# [Assignment]
For the records below, output each line exactly as it appears, from the first through the line with "clock network,5.33,4.42,9.74".

# [Extracted material]
▬▬▬▬▬▬
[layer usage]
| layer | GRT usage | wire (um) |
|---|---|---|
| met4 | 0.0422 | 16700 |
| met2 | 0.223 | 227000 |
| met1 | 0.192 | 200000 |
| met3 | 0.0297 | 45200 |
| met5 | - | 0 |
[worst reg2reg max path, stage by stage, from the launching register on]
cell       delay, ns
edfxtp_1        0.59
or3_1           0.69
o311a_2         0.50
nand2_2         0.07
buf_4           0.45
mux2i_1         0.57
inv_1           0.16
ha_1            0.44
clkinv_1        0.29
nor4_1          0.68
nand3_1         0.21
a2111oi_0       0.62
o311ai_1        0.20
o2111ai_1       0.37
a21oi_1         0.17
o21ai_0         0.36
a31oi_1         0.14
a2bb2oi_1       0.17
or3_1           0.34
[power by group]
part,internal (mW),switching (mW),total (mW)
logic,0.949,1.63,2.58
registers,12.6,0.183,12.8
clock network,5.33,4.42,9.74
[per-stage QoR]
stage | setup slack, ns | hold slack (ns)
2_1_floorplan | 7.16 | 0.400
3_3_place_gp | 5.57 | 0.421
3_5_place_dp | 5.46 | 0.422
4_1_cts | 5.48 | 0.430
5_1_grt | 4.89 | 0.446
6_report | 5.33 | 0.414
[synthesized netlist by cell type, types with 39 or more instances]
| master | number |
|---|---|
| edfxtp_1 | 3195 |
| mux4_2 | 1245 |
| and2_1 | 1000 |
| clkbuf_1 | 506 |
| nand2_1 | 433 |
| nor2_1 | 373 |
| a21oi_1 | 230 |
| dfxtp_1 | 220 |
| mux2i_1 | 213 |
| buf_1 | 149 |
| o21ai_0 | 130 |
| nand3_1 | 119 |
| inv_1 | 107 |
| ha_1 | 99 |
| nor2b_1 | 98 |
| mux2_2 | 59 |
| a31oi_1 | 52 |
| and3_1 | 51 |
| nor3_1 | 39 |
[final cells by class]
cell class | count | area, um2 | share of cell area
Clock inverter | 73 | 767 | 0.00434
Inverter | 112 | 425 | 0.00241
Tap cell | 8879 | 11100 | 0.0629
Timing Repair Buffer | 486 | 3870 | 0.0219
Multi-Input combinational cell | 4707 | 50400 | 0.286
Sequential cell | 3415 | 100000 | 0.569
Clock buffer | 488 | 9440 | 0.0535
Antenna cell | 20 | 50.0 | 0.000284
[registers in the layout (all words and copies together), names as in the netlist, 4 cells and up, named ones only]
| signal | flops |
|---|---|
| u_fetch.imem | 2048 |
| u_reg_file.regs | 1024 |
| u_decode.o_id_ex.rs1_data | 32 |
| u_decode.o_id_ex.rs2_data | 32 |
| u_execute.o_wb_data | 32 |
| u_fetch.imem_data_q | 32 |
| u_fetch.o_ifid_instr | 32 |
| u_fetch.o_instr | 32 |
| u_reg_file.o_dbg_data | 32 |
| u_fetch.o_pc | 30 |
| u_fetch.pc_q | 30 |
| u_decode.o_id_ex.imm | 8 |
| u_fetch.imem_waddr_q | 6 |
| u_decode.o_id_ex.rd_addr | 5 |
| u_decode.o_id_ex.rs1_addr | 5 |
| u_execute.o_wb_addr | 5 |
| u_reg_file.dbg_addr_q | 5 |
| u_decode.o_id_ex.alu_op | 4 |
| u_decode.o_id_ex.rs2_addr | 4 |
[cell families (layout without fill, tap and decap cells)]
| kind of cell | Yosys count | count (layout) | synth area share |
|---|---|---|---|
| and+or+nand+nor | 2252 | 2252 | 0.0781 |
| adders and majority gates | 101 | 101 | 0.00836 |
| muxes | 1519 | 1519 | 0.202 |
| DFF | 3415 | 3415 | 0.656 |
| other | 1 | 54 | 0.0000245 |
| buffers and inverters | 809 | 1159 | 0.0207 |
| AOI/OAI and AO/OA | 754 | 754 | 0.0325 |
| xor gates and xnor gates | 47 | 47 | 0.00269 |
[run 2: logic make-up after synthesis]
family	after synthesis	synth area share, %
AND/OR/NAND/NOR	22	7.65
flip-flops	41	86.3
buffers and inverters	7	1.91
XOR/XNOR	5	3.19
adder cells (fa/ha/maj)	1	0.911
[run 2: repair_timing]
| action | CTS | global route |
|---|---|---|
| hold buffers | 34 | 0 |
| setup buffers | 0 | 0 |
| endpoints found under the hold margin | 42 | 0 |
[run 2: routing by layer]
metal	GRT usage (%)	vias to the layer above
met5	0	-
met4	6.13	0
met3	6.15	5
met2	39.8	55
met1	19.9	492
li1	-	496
$ cat src/common/mboxPkg.sv
`default_nettype none

package mboxPkg;

  // Hold queue entries, also the core's starting credit count
  localparam int REQ_DEPTH = 2;

  // Cycles per memory phase
  localparam int PHASE_LEN = 4;

  // Memory data valid to cache write
  localparam int DATA_DELAY = 2;

  localparam int REQ_PTR_W = (REQ_DEPTH > 1) ? $clog2(REQ_DEPTH) : 1;
  localparam int REQ_CNT_W = $clog2(REQ_DEPTH + 1);
  localparam int PHASE_CNT_W = (PHASE_LEN > 1) ? $clog2(PHASE_LEN) : 1;

  // One 36-bit memory word
  typedef logic [35:0] wordT;

  // Cache line number, address bits 27 to 33
  typedef logic [6:0] lineAdrT;

  // Word within the quad, address bits 34 and 35
  typedef logic [1:0] wordSelT;

  // Bit i asks for word i of the quad
  typedef logic [3:0] rqMaskT;

  typedef enum logic {
    phaseA,
    phaseB
  } phaseT;

  typedef enum logic [1:0] {
    idle,
    waitPhase,
    running,
    waitRelease
  } startStateT;

endpackage

`default_nettype wire

$ cat src/logic/acknTracker.sv
`timescale 1ns/1ps
`default_nettype none

module acknTracker
  import mboxPkg::*;
(
  input  logic    clk,
  input  logic    arstN,
  input  logic    cycleLoad,
  input  wordSelT cycleWordSel,
  input  rqMaskT  cycleMask,
  input  logic    cycleRead,
  input  logic    memAckn,
  input  logic    memDataValid,
  input  wordT    memRdData,
  output logic    lastAckn,
  output logic    wordValid,
  output wordSelT wordIdx,
  output wordT    wordData
);

  // Requests still owed an acknowledge
  rqMaskT ackLeft;
  rqMaskT ackRest;

  // Read words still owed a data pulse
  rqMaskT  dataLeft;
  wordSelT wordPtr;
  wordSelT hitIdx;
  logic    hitFound;

  // Drop the lowest set bit on each acknowledge
  assign ackRest  = ackLeft & (ackLeft - 1'b1);
  assign lastAckn = memAckn && (ackLeft != '0) && (ackRest == '0);

  // Next wanted word in wrap order from the word pointer
  always_comb begin
    wordSelT probe;
    hitIdx   = wordPtr;
    hitFound = 1'b0;
    for (int i = 0; i < $bits(rqMaskT); i++) begin
      probe = wordPtr + wordSelT'(i);
      if (!hitFound && dataLeft[probe]) begin
        hitIdx   = probe;
        hitFound = 1'b1;
      end
    end
  end

  assign wordValid = memDataValid && hitFound;
  assign wordIdx   = hitIdx;
  assign wordData  = memRdData;

  always_ff @(posedge clk or negedge arstN) begin
    if (!arstN) begin
      ackLeft  <= '0;
      dataLeft <= '0;
      wordPtr  <= '0;
    end else if (cycleLoad) begin
      ackLeft  <= cycleMask;
      // Writes bring back no data
      dataLeft <= cycleRead ? cycleMask : '0;
      wordPtr  <= cycleWordSel;
    end else begin
      if (memAckn) begin
        ackLeft <= ackRest;
      end
      if (wordValid) begin
        dataLeft[hitIdx] <= 1'b0;
        wordPtr          <= hitIdx + 1'b1;
      end
    end
  end

endmodule

`default_nettype wire

$ cat src/logic/cacheWriter.sv
`timescale 1ns/1ps
`default_nettype none

module cacheWriter
  import mboxPkg::*;
(
  input  logic    clk,
  input  logic    arstN,
  input  logic    cycleLoad,
  input  lineAdrT cycleLine,
  input  logic    wordValid,
  input  wordSelT wordIdx,
  input  wordT    wordData,
  output logic    cacheWrEn,
  output lineAdrT cacheWrLine,
  output wordSelT cacheWrWord,
  output wordT    cacheWrData,
  output logic    coreDataValid,
  output wordT    coreData
);

  lineAdrT lineHold;
  logic    firstPending;

  // T1 is the arriving word, later entries are T2 and T3
  logic    validPipe [DATA_DELAY];
  logic    firstPipe [DATA_DELAY];
  wordSelT idxPipe [DATA_DELAY];
  wordT    dataPipe [DATA_DELAY];
  lineAdrT linePipe [DATA_DELAY];

  always_ff @(posedge clk or negedge arstN) begin
    if (!arstN) begin
      firstPending <= 1'b0;
      for (int i = 0; i < DATA_DELAY; i++) begin
        validPipe[i] <= 1'b0;
        firstPipe[i] <= 1'b0;
      end
    end else begin
      if (cycleLoad) begin
        firstPending <= 1'b1;
      end else if (wordValid) begin
        firstPending <= 1'b0;
      end
      validPipe[0] <= wordValid;
      firstPipe[0] <= wordValid && firstPending;
      for (int i = 1; i < DATA_DELAY; i++) begin
        validPipe[i] <= validPipe[i-1];
        firstPipe[i] <= firstPipe[i-1];
      end
    end
  end

  always_ff @(posedge clk) begin
    if (cycleLoad) begin
      lineHold <= cycleLine;
    end
    // Line rides along in case the next cycle loads before the write
    idxPipe[0]  <= wordIdx;
    dataPipe[0] <= wordData;
    linePipe[0] <= lineHold;
    for (int i = 1; i < DATA_DELAY; i++) begin
      idxPipe[i]  <= idxPipe[i-1];
      dataPipe[i] <= dataPipe[i-1];
      linePipe[i] <= linePipe[i-1];
    end
  end

  assign cacheWrEn     = validPipe[DATA_DELAY-1];
  assign cacheWrLine   = linePipe[DATA_DELAY-1];
  assign cacheWrWord   = idxPipe[DATA_DELAY-1];
  assign cacheWrData   = dataPipe[DATA_DELAY-1];
  assign coreDataValid = firstPipe[DATA_DELAY-1];
  assign coreData      = dataPipe[DATA_DELAY-1];

endmodule

`default_nettype wire

$ cat src/logic/mbox.sv
`timescale 1ns/1ps
`default_nettype none

module mbox
  import mboxPkg::*;
(
  input  logic    clk,
  input  logic    arstN,
  input  logic    reqValid,
  input  lineAdrT reqLine,
  input  wordSelT reqWordSel,
  input  rqMaskT  reqMask,
  input  logic    reqRead,
  input  wordT    reqData,
  output logic    reqCredit,
  input  logic    forceBadPar,
  output logic    memStartA,
  output logic    memStartB,
  output lineAdrT memLine,
  output rqMaskT  memRq,
  output logic    memRead,
  output logic    memWrite,
  output wordT    memWrData,
  output logic    memAdrPar,
  input  logic    memAckn,
  input  logic    memDataValid,
  input  wordT    memRdData,
  output logic    cacheWrEn,
  output lineAdrT cacheWrLine,
  output wordSelT cacheWrWord,
  output wordT    cacheWrData,
  output logic    coreDataValid,
  output wordT    coreData
);

  logic    issueValid;
  lineAdrT issueLine;
  wordSelT issueWordSel;
  rqMaskT  issueMask;
  logic    issueRead;
  wordT    issueData;
  logic    startCredit;

  logic    cycleLoad;
  lineAdrT cycleLine;
  wordSelT cycleWordSel;
  rqMaskT  cycleMask;
  logic    cycleRead;
  logic    lastAckn;

  logic    wordValid;
  wordSelT wordIdx;
  wordT    wordData;

  reqCapture uReqCapture (
    .clk          (clk),
    .arstN        (arstN),
    .reqValid     (reqValid),
    .reqLine      (reqLine),
    .reqWordSel   (reqWordSel),
    .reqMask      (reqMask),
    .reqRead      (reqRead),
    .reqData      (reqData),
    .startCredit  (startCredit),
    .reqCredit    (reqCredit),
    .issueValid   (issueValid),
    .issueLine    (issueLine),
    .issueWordSel (issueWordSel),
    .issueMask    (issueMask),
    .issueRead    (issueRead),
    .issueData    (issueData)
  );

  memStartCtl uMemStartCtl (
    .clk          (clk),
    .arstN        (arstN),
    .issueValid   (issueValid),
    .issueLine    (issueLine),
    .issueWordSel (issueWordSel),
    .issueMask    (issueMask),
    .issueRead    (issueRead),
    .issueData    (issueData),
    .forceBadPar  (forceBadPar),
    .lastAckn     (lastAckn),
    .startCredit  (startCredit),
    .memStartA    (memStartA),
    .memStartB    (memStartB),
    .memLine      (memLine),
    .memRq        (memRq),
    .memRead      (memRead),
    .memWrite     (memWrite),
    .memWrData    (memWrData),
    .memAdrPar    (memAdrPar),
    .cycleLoad    (cycleLoad),
    .cycleLine    (cycleLine),
    .cycleWordSel (cycleWordSel),
    .cycleMask    (cycleMask),
    .cycleRead    (cycleRead)
  );

  acknTracker uAcknTracker (
    .clk          (clk),
    .arstN        (arstN),
    .cycleLoad    (cycleLoad),
    .cycleWordSel (cycleWordSel),
    .cycleMask    (cycleMask),
    .cycleRead    (cycleRead),
    .memAckn      (memAckn),
    .memDataValid (memDataValid),
    .memRdData    (memRdData),
    .lastAckn     (lastAckn),
    .wordValid    (wordValid),
    .wordIdx      (wordIdx),
    .wordData     (wordData)
  );

  cacheWriter uCacheWriter (
    .clk           (clk),
    .arstN         (arstN),
    .cycleLoad     (cycleLoad),
    .cycleLine     (cycleLine),
    .wordValid     (wordValid),
    .wordIdx       (wordIdx),
    .wordData      (wordData),
    .cacheWrEn     (cacheWrEn),
    .cacheWrLine   (cacheWrLine),
    .cacheWrWord   (cacheWrWord),
    .cacheWrData   (cacheWrData),
    .coreDataValid (coreDataValid),
    .coreData      (coreData)
  );

endmodule

`default_nettype wire

$ cat src/logic/memStartCtl.sv
`timescale 1ns/1ps
`default_nettype none

module memStartCtl
  import mboxPkg::*;
(
  input  logic    clk,
  input  logic    arstN,
  input  logic    issueValid,
  input  lineAdrT issueLine,
  input  wordSelT issueWordSel,
  input  rqMaskT  issueMask,
  input  logic    issueRead,
  input  wordT    issueData,
  input  logic    forceBadPar,
  input  logic    lastAckn,
  output logic    startCredit,
  output logic    memStartA,
  output logic    memStartB,
  output lineAdrT memLine,
  output rqMaskT  memRq,
  output logic    memRead,
  output logic    memWrite,
  output wordT    memWrData,
  output logic    memAdrPar,
  output logic    cycleLoad,
  output lineAdrT cycleLine,
  output wordSelT cycleWordSel,
  output rqMaskT  cycleMask,
  output logic    cycleRead
);

  logic [PHASE_CNT_W-1:0] phaseCnt;
  phaseT      curPhase;
  phaseT      comingPhase;
  logic       boundary;
  startStateT state;

  lineAdrT holdLine;
  wordSelT holdWordSel;
  rqMaskT  holdMask;
  logic    holdRead;
  wordT    holdData;
  logic    holdBadPar;

  // Boundary is the last cycle of the current phase
  assign boundary    = (phaseCnt == PHASE_CNT_W'(PHASE_LEN - 1));
  assign comingPhase = (curPhase == phaseA) ? phaseB : phaseA;

  always_ff @(posedge clk or negedge arstN) begin
    if (!arstN) begin
      phaseCnt <= '0;
      curPhase <= phaseA;
    end else if (boundary) begin
      phaseCnt <= '0;
      curPhase <= comingPhase;
    end else begin
      phaseCnt <= phaseCnt + 1'b1;
    end
  end

  assign cycleLoad = (state == waitPhase) && boundary;

  always_ff @(posedge clk or negedge arstN) begin
    if (!arstN) begin
      state       <= idle;
      memStartA   <= 1'b0;
      memStartB   <= 1'b0;
      startCredit <= 1'b0;
    end else begin
      startCredit <= 1'b0;
      case (state)
        idle: begin
          if (issueValid) begin
            state <= waitPhase;
          end
        end
        waitPhase: begin
          if (boundary) begin
            state     <= running;
            memStartA <= (comingPhase == phaseA);
            memStartB <= (comingPhase == phaseB);
          end
        end
        running: begin
          if (lastAckn) begin
            state <= waitRelease;
          end
        end
        waitRelease: begin
          if (boundary) begin
            state       <= idle;
            memStartA   <= 1'b0;
            memStartB   <= 1'b0;
            startCredit <= 1'b1;
          end
        end
        default: state <= idle;
      endcase
    end
  end

  // Holds only move while idle, so the bus is steady under start
  always_ff @(posedge clk) begin
    if (issueValid) begin
      holdLine    <= issueLine;
      holdWordSel <= issueWordSel;
      holdMask    <= issueMask;
      holdRead    <= issueRead;
      holdData    <= issueData;
    end
    if (cycleLoad) begin
      holdBadPar <= forceBadPar;
    end
  end

  assign memLine   = holdLine;
  assign memRq     = holdMask;
  assign memRead   = holdRead;
  assign memWrite  = !holdRead;
  assign memWrData = holdData;

  assign memAdrPar = (^holdLine) ^ (^holdWordSel) ^ (^holdMask) ^
                     holdRead ^ memWrite ^ holdBadPar;

  assign cycleLine    = holdLine;
  assign cycleWordSel = holdWordSel;
  assign cycleMask    = holdMask;
  assign cycleRead    = holdRead;

endmodule

`default_nettype wire

$ cat src/logic/reqCapture.sv
`timescale 1ns/1ps
`default_nettype none

module reqCapture
  import mboxPkg::*;
(
  input  logic    clk,
  input  logic    arstN,
  input  logic    reqValid,
  input  lineAdrT reqLine,
  input  wordSelT reqWordSel,
  input  rqMaskT  reqMask,
  input  logic    reqRead,
  input  wordT    reqData,
  input  logic    startCredit,
  output logic    reqCredit,
  output logic    issueValid,
  output lineAdrT issueLine,
  output wordSelT issueWordSel,
  output rqMaskT  issueMask,
  output logic    issueRead,
  output wordT    issueData
);

  lineAdrT qLine [REQ_DEPTH];
  wordSelT qWordSel [REQ_DEPTH];
  rqMaskT  qMask [REQ_DEPTH];
  logic    qRead [REQ_DEPTH];
  wordT    qData [REQ_DEPTH];

  logic [REQ_PTR_W-1:0] wrPtr;
  logic [REQ_PTR_W-1:0] rdPtr;
  logic [REQ_CNT_W-1:0] count;

  // Single credit toward the start stage
  logic downCredit;

  function automatic logic [REQ_PTR_W-1:0] bumpPtr(input logic [REQ_PTR_W-1:0] ptr);
    return (ptr == REQ_PTR_W'(REQ_DEPTH - 1)) ? '0 : ptr + 1'b1;
  endfunction

  assign issueValid = (count != '0) && downCredit;

  // Every pop frees one slot back to the core
  assign reqCredit = issueValid;

  assign issueLine    = qLine[rdPtr];
  assign issueWordSel = qWordSel[rdPtr];
  assign issueMask    = qMask[rdPtr];
  assign issueRead    = qRead[rdPtr];
  assign issueData    = qData[rdPtr];

  always_ff @(posedge clk or negedge arstN) begin
    if (!arstN) begin
      wrPtr      <= '0;
      rdPtr      <= '0;
      count      <= '0;
      downCredit <= 1'b1;
    end else begin
      if (reqValid) begin
        wrPtr <= bumpPtr(wrPtr);
      end
      if (issueValid) begin
        rdPtr <= bumpPtr(rdPtr);
      end
      case ({reqValid, issueValid})
        2'b10:   count <= count + 1'b1;
        2'b01:   count <= count - 1'b1;
        default: count <= count;
      endcase
      if (startCredit) begin
        downCredit <= 1'b1;
      end else if (issueValid) begin
        downCredit <= 1'b0;
      end
    end
  end

  always_ff @(posedge clk) begin
    if (reqValid) begin
      qLine[wrPtr]    <= reqLine;
      qWordSel[wrPtr] <= reqWordSel;
      qMask[wrPtr]    <= reqMask;
      qRead[wrPtr]    <= reqRead;
      qData[wrPtr]    <= reqData;
    end
  end

endmodule

`default_nettype wire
▬▬▬▬▬▬
# [The answer]
[layer usage]
| layer | GRT usage | wire (um) |
|---|---|---|
| met4 | 0.0422 | 16700 |
| met2 | 0.223 | 227000 |
| met1 | 0.192 | 200000 |
| met3 | 0.0297 | 45200 |
| met5 | - | 0 |
[worst reg2reg max path, stage by stage, from the launching register on]
cell       delay, ns
edfxtp_1        0.59
or3_1           0.69
o311a_2         0.50
nand2_2         0.07
buf_4           0.45
mux2i_1         0.57
inv_1           0.16
ha_1            0.44
clkinv_1        0.29
nor4_1          0.68
nand3_1         0.21
a2111oi_0       0.62
o311ai_1        0.20
o2111ai_1       0.37
a21oi_1         0.17
o21ai_0         0.36
a31oi_1         0.14
a2bb2oi_1       0.17
or3_1           0.34
[power by group]
part,internal (mW),switching (mW),total (mW)
logic,0.949,1.63,2.58
registers,12.6,0.183,12.8
clock network,5.33,4.42,9.74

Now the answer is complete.